Meus olhos ardem quando encontro meu celular e a tela se torna um foco de luz muito forte para a dor de cabeça que está me atormentando desde cedo. Sem responder, vejo pela aba de notificação algumas mensagens de Iris me ameaçando e querendo me coagir a decidir o que vou fazer no próximo sábado que é meu aniversário, Liam dizendo que quer pedir Iris em namoro e Nicolli reclamando que foi oferecer comida para um cara que para ela, parecia estar passando por necessidade, e recebeu um balde de xingamentos em troca.

Se não fosse tão tarde e eu não estivesse tão cansada, responderia cada um deles mas já passa de duas da madrugada e sinto que vou desmaiar a qualquer instante. Tremulamente digito uma breve mensagem para Harry dizendo que não estou me sentindo bem e talvez pela febre que está me deixando a beira do delírio, peço desculpas e assumo total responsabilidade pela briga que tivemos mais cedo. Deixo o celular de qualquer jeito sem me preocupar em ver se ele respondeu e levanto da cama para ir ao banheiro.

Tentar induzir vômito não ajudou, só me senti ainda mais fraca do que eu já estava. Já que a primeira tentativa de melhorar rapidamente não deu certo, escovo os dentes e entro no box. Não me preocupo em tirar a calça do pijama ou lingerie, apenas ligo a água no mais quente possível para afastar os calafrios que estão me fazendo bater os dentes uns nos outros. Sento no chão com medo de cair pela onda de tontura que me atinge e fecho os olhos encostando a testa no box embaçado pelo vapor da água. Tenho a sensação de ouvir um sussurro mas não consigo abrir os olhos.

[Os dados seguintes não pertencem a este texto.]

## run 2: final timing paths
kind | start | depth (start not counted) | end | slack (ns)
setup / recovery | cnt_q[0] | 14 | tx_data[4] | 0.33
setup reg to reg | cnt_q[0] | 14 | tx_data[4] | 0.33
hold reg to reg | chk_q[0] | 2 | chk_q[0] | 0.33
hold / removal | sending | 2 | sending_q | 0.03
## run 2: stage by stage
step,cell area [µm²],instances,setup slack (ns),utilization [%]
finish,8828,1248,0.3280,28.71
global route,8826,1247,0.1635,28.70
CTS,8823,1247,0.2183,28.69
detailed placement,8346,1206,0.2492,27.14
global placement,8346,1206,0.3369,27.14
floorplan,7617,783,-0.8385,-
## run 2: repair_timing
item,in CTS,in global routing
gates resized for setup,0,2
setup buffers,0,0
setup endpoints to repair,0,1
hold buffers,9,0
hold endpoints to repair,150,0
### src/rtl/cpu_pc_sequencer_if.sv
// Bundle of the fetch, offset-generator, comparator and store-port signals
// around the PC sequencer. master = the sequencer, slave = its surroundings.
interface cpu_pc_sequencer_if;

    logic        instr_valid;
    logic        instr_ready;
    logic [31:0] instruction;
    logic [31:0] rs1_data;
    logic        branch_offset;
    logic        store_offset;
    logic        jump_offset;
    logic [31:0] offset_in;
    logic        cmp_valid;
    logic        cmp_taken;
    logic        store_req;
    logic [31:0] store_addr;
    logic        store_ack;
    logic [31:0] pc;
    logic        pc_valid;
    logic [31:0] link_addr;
    logic        link_we;
    logic        misalign_err;

    modport master (
        input  instr_valid, instruction, rs1_data, offset_in,
               cmp_valid, cmp_taken, store_ack,
        output instr_ready, branch_offset, store_offset, jump_offset,
               store_req, store_addr, pc, pc_valid, link_addr, link_we,
               misalign_err
    );

    modport slave (
        output instr_valid, instruction, rs1_data, offset_in,
               cmp_valid, cmp_taken, store_ack,
        input  instr_ready, branch_offset, store_offset, jump_offset,
               store_req, store_addr, pc, pc_valid, link_addr, link_we,
               misalign_err
    );

endinterface

### src/rtl/cpu_instr_class.sv
// Opcode classifier: one-hot branch/store/JAL flags, all zero for anything
// else (JALR included).
module cpu_instr_class
    import cpu_seq_pkg::*;
(
    input  logic [6:0] opcode,
    output logic       is_branch,
    output logic       is_store,
    output logic       is_jal
);

    assign is_branch = (opcode == OP_BRANCH);
    assign is_store  = (opcode == OP_STORE);
    assign is_jal    = (opcode == OP_JAL);

endmodule

### src/rtl/cpu_pc_sequencer.sv
// Multi-cycle PC / offset-select sequencer. Accepts one instruction at a time,
// steers the offset generator, waits for the comparator or store port as
// needed, then commits the new PC (or flags a misaligned target).
module cpu_pc_sequencer
    import cpu_seq_pkg::*;
#(
    parameter logic [31:0] RESET_PC    = 32'h0000_0000,
    parameter bit          ALIGN_CHECK = 1'b1
) (
    input  logic                  clk,
    input  logic                  rst,
    cpu_pc_sequencer_if.master    bus
);

    state_t      state, state_nxt;
    logic [31:0] instr_q, rs1_q, offset_q, target_q;
    logic [31:0] pc_q, link_q;
    logic        pc_valid_q, link_we_q, misalign_q;
    logic        sel_br_q, sel_st_q, sel_jp_q;
    logic        is_branch, is_store, is_jal;
    logic        misaligned;

    // Class is taken from the latched word so it stays stable for the whole op.
    cpu_instr_class u_class (
        .opcode    (instr_q[6:0]),
        .is_branch (is_branch),
        .is_store  (is_store),
        .is_jal    (is_jal)
    );

    assign misaligned = ALIGN_CHECK && (target_q[1:0] != 2'b00);

    assign bus.instr_ready   = (state == S_IDLE);
    assign bus.store_req     = (state == S_STORE);
    assign bus.store_addr    = (state == S_STORE) ? rs1_q + offset_q : 32'd0;
    assign bus.branch_offset = sel_br_q;
    assign bus.store_offset  = sel_st_q;
    assign bus.jump_offset   = sel_jp_q;
    assign bus.pc            = pc_q;
    assign bus.pc_valid      = pc_valid_q;
    assign bus.link_addr     = link_q;
    assign bus.link_we       = link_we_q;
    assign bus.misalign_err  = misalign_q;

    // State register.
    always_ff @(posedge clk or posedge rst) begin
        if (rst) state <= S_IDLE;
        else     state <= state_nxt;
    end

    // Next-state decode.
    always_comb begin
        state_nxt = state;
        case (state)
            S_IDLE:     if (bus.instr_valid) state_nxt = S_DECODE;
            S_DECODE:   state_nxt = (is_branch || is_store || is_jal) ? S_OFFSET : S_UPDATE;
            S_OFFSET:   begin
                if (is_jal)         state_nxt = S_UPDATE;
                else if (is_branch) state_nxt = S_WAIT_CMP;
                else                state_nxt = S_STORE;
            end
            S_WAIT_CMP: if (bus.cmp_valid) state_nxt = S_UPDATE;
            S_STORE:    if (bus.store_ack) state_nxt = S_UPDATE;
            S_UPDATE:   state_nxt = S_IDLE;
            default:    state_nxt = S_IDLE;
        endcase
    end

    // Datapath: operand capture, target computation, selects and PC commit.
    // Selects default low so each one is high only for the single S_OFFSET cycle.
    always_ff @(posedge clk or posedge rst) begin
        if (rst) begin
            instr_q    <= 32'd0;
            rs1_q      <= 32'd0;
            offset_q   <= 32'd0;
            target_q   <= 32'd0;
            pc_q       <= RESET_PC;
            link_q     <= 32'd0;
            pc_valid_q <= 1'b0;
            link_we_q  <= 1'b0;
            misalign_q <= 1'b0;
            sel_br_q   <= 1'b0;
            sel_st_q   <= 1'b0;
            sel_jp_q   <= 1'b0;
        end else begin
            pc_valid_q <= 1'b0;
            link_we_q  <= 1'b0;
            sel_br_q   <= 1'b0;
            sel_st_q   <= 1'b0;
            sel_jp_q   <= 1'b0;
            case (state)
                S_IDLE: if (bus.instr_valid) begin
                    instr_q <= bus.instruction;
                    rs1_q   <= bus.rs1_data;
                end
                S_DECODE: begin
                    sel_br_q <= is_branch;
                    sel_st_q <= is_store;
                    sel_jp_q <= is_jal;
                    target_q <= pc_q + PC_INC;
                end
                S_OFFSET: begin
                    offset_q <= bus.offset_in;
                    if (is_jal) target_q <= pc_q + bus.offset_in;
                end
                S_WAIT_CMP: if (bus.cmp_valid)
                    target_q <= bus.cmp_taken ? pc_q + offset_q : pc_q + PC_INC;
                S_STORE: if (bus.store_ack)
                    target_q <= pc_q + PC_INC;
                S_UPDATE: begin
                    if (misaligned) begin
                        misalign_q <= 1'b1;
                    end else begin
                        pc_q       <= target_q;
                        pc_valid_q <= 1'b1;
                        if (is_jal) begin
                            link_q    <= pc_q + PC_INC;
                            link_we_q <= 1'b1;
                        end
                    end
                end
                default: ;
            endcase
        end
    end

endmodule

Está tudo quente e silencioso, a dor no corpo foi embora e tudo parece quieto e tranquilo.

Grito assustada quando a água fica gelada e me vejo presa sem conseguir sair do lugar. Abro os olhos com dificuldade e continuo me debatendo ainda que seja em vão já que me sinto completamente sem forças e tudo parece pesado demais. Um par de braços estão ao redor da minha cintura me impedindo de levantar para fugir da água gelada que cai sobre mim incessantemente.

— Você perdeu o juízo? Caralho, Melanie. — Harry grita e tudo fica embaçado antes de escurecer de vez.